Being a found-footage film, ‘V/H/S’ doesn’t have an original score, but with the film’s visuals leaning heavily into glitch and static effects, the sound design backs-up these effects with a distorted soundscape, adding tension to a number of scenes. And although the film only features one licensed song, that being: ‘They Come to Get Us,’ it does fit well over the film’s end credits.

But ‘V/H/S’ doesn’t escape the most common issue of anthologies, as there is certainly a noticeable shift in quality between its segments. As while I thoroughly enjoy the previously mentioned: ‘Amateur Night,’ the second and third story titled: ‘Second Honeymoon’ and ‘Tuesday the 17th’ respectively, are a drastic downgrade, with the first being an incredibly dull slow-burn thriller, and the second being nothing but a cringy retelling of a ‘Friday the 13th’ film as the title implies, neither of which are very memorable or creative, and feel like a chore to get through. However, these lacklustre segments are redeemed by the last two stories, as both ‘The Sick Thing That Happened to Emily When She Was Younger’ and ’10/31/98′ do implement some more inventive ideas even if they aren’t flawless in execution.

Altogether, ‘V/H/S’ has its strengths but also a great deal of weaknesses, having many of its spectacular moments of horror spoilt by weak writing or the restrictions of its anthology structure, making for an occasionally enjoyable but very inconsistent experience.
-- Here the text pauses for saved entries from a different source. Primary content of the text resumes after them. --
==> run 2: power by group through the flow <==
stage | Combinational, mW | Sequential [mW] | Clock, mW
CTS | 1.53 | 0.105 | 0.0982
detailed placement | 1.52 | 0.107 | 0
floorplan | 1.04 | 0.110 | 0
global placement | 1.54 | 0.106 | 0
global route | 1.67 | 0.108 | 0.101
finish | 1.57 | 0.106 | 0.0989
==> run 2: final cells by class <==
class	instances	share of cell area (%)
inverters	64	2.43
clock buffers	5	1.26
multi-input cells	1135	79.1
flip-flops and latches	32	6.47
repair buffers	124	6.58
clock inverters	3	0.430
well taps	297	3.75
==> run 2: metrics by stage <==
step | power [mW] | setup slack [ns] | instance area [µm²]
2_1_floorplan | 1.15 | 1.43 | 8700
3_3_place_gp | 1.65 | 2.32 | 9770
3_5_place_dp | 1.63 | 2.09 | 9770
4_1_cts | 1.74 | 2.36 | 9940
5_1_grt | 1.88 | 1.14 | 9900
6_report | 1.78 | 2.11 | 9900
--- src/rtl/dual_timer_counter.sv ---
module dual_timer_counter #(
  parameter logic [7:0] ADDR_CTRL = 8'h88,
  parameter logic [7:0] ADDR_MODE = 8'h89,
  parameter logic [7:0] ADDR_LO0  = 8'h8A,
  parameter logic [7:0] ADDR_LO1  = 8'h8B,
  parameter logic [7:0] ADDR_HI0  = 8'h8C,
  parameter logic [7:0] ADDR_HI1  = 8'h8D
) (
  input  logic       clk,
  input  logic       rst_n,
  input  logic       tick,
  input  logic       t0_pin,
  input  logic       t1_pin,
  input  logic       int0_n,
  input  logic       int1_n,
  input  logic       ack0,
  input  logic       ack1,
  input  logic [7:0] sfr_addr,
  input  logic       sfr_wr,
  input  logic [7:0] sfr_wdata,
  output logic [7:0] sfr_rdata,
  output logic       tf0,
  output logic       tf1
);

  logic [7:0] mode_q, ctrl_q, lo0_q, hi0_q, lo1_q, hi1_q;
  logic       smp0_q, smp1_q;

  function automatic logic [16:0] advance(input logic [1:0] md, input logic [7:0] lo,
                                          input logic [7:0] hi, input logic en);
    logic [16:0] r;
    r = {1'b0, hi, lo};
    if (en) begin
      case (md)
        2'b00: begin
          if (lo[4:0] == 5'h1f) begin
            r[4:0]  = 5'd0;
            r[15:8] = hi + 8'd1;
            r[16]   = (hi == 8'hff);
          end else begin
            r[4:0] = lo[4:0] + 5'd1;
          end
        end
        2'b01:   r = {1'b0, hi, lo} + 17'd1;
        2'b10: begin
          if (lo == 8'hff) begin
            r[7:0] = hi;
            r[16]  = 1'b1;
          end else begin
            r[7:0] = lo + 8'd1;
          end
        end
        default: r = {1'b0, hi, lo};
      endcase
    end
    return r;
  endfunction

  wire wr_ctrl = sfr_wr && (sfr_addr == ADDR_CTRL);
  wire wr_mode = sfr_wr && (sfr_addr == ADDR_MODE);
  wire wr_lo0  = sfr_wr && (sfr_addr == ADDR_LO0);
  wire wr_lo1  = sfr_wr && (sfr_addr == ADDR_LO1);
  wire wr_hi0  = sfr_wr && (sfr_addr == ADDR_HI0);
  wire wr_hi1  = sfr_wr && (sfr_addr == ADDR_HI1);

  wire [1:0] md0   = mode_q[1:0];
  wire [1:0] md1   = mode_q[5:4];
  wire       split = (md0 == 2'b11);

  wire fall0 = tick && smp0_q && !t0_pin;
  wire fall1 = tick && smp1_q && !t1_pin;
  wire run0  = ctrl_q[4] && (!mode_q[3] || int0_n);
  wire run1  = ctrl_q[6] && (!mode_q[7] || int1_n);
  wire inc0  = run0 && (mode_q[2] ? fall0 : tick);
  wire inc1  = run1 && (mode_q[6] ? fall1 : tick);
  wire inc_h0 = split && ctrl_q[6] && tick;

  wire [16:0] adv0 = advance(md0, lo0_q, hi0_q, inc0);
  wire [16:0] adv1 = advance(md1, lo1_q, hi1_q, inc1);

  wire [7:0] lo0_nx = split ? (inc0 ? lo0_q + 8'd1 : lo0_q) : adv0[7:0];
  wire [7:0] hi0_nx = split ? (inc_h0 ? hi0_q + 8'd1 : hi0_q) : adv0[15:8];
  wire       set0   = split ? (inc0 && lo0_q == 8'hff) : adv0[16];
  wire       set1   = split ? (inc_h0 && hi0_q == 8'hff) : adv1[16];

  logic [7:0] ctrl_nx;
  always_comb begin
    ctrl_nx = ctrl_q;
    if (wr_ctrl) ctrl_nx = sfr_wdata;
    else begin
      if (ack0) ctrl_nx[5] = 1'b0;
      if (ack1) ctrl_nx[7] = 1'b0;
    end
    if (set0) ctrl_nx[5] = 1'b1;
    if (set1) ctrl_nx[7] = 1'b1;
  end

  always_ff @(posedge clk or negedge rst_n) begin
    if (!rst_n) begin
      mode_q <= 8'h00;
      ctrl_q <= 8'h00;
      lo0_q  <= 8'h00;
      hi0_q  <= 8'h00;
      lo1_q  <= 8'h00;
      hi1_q  <= 8'h00;
      smp0_q <= 1'b0;
      smp1_q <= 1'b0;
    end else begin
      ctrl_q <= ctrl_nx;
      mode_q <= wr_mode ? sfr_wdata : mode_q;
      lo0_q  <= wr_lo0 ? sfr_wdata : lo0_nx;
      hi0_q  <= wr_hi0 ? sfr_wdata : hi0_nx;
      lo1_q  <= wr_lo1 ? sfr_wdata : adv1[7:0];
      hi1_q  <= wr_hi1 ? sfr_wdata : adv1[15:8];
      if (tick) begin
        smp0_q <= t0_pin;
        smp1_q <= t1_pin;
      end
    end
  end

  always_comb begin
    case (sfr_addr)
      ADDR_CTRL: sfr_rdata = ctrl_q;
      ADDR_MODE: sfr_rdata = mode_q;
      ADDR_LO0:  sfr_rdata = lo0_q;
      ADDR_LO1:  sfr_rdata = lo1_q;
      ADDR_HI0:  sfr_rdata = hi0_q;
      ADDR_HI1:  sfr_rdata = hi1_q;
      default:   sfr_rdata = 8'h00;
    endcase
  end

  assign tf0 = ctrl_q[5];
  assign tf1 = ctrl_q[7];

  p_idle_r2: assert property (@(posedge clk) disable iff (!rst_n)
    (!run0 && !split && !wr_lo0 && !wr_hi0) |=> $stable({hi0_q, lo0_q}));
  p_top_bits_r4: assert property (@(posedge clk) disable iff (!rst_n)
    (md0 == 2'b00 && !wr_lo0) |=> (lo0_q[7:5] == $past(lo0_q[7:5])));
  p_reload_r6: assert property (@(posedge clk) disable iff (!rst_n)
    (md0 == 2'b10 && inc0 && lo0_q == 8'hff && !wr_lo0) |=> (lo0_q == $past(hi0_q)));
  p_split_hi_r7: assert property (@(posedge clk) disable iff (!rst_n)
    (inc_h0 && !wr_hi0) |=> (hi0_q == $past(hi0_q) + 8'd1));
  p_hold_r8: assert property (@(posedge clk) disable iff (!rst_n)
    (md1 == 2'b11 && !wr_lo1 && !wr_hi1) |=> $stable({hi1_q, lo1_q}));
  p_hw_set_r9: assert property (@(posedge clk) disable iff (!rst_n)
    set0 |=> tf0);
  p_ack_clear_r9: assert property (@(posedge clk) disable iff (!rst_n)
    (ack1 && !wr_ctrl && !set1) |=> !tf1);
  p_write_lo_r10: assert property (@(posedge clk) disable iff (!rst_n)
    wr_lo1 |=> (lo1_q == $past(sfr_wdata)));

endmodule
So, while I personally think ‘V/H/S’ is worth at least one viewing for fans of horror anthologies, just bear in mind that the film never quite reaches the same heights as some others including its own sequel. And despite the third entry in the series: ‘V/H/S: Viral’ being an enormous disappointment for me, I’d still love to see the low-budget franchise continue. But with a prequel titled: ‘V/H/S 94’ being brought to the table by young filmmakers in 2019 only to then never be mentioned again, it seems the future of this series is unforeseeable, even if the first two films are sure-fire candidates for obtaining a cult status. Final Rating: low 6/10.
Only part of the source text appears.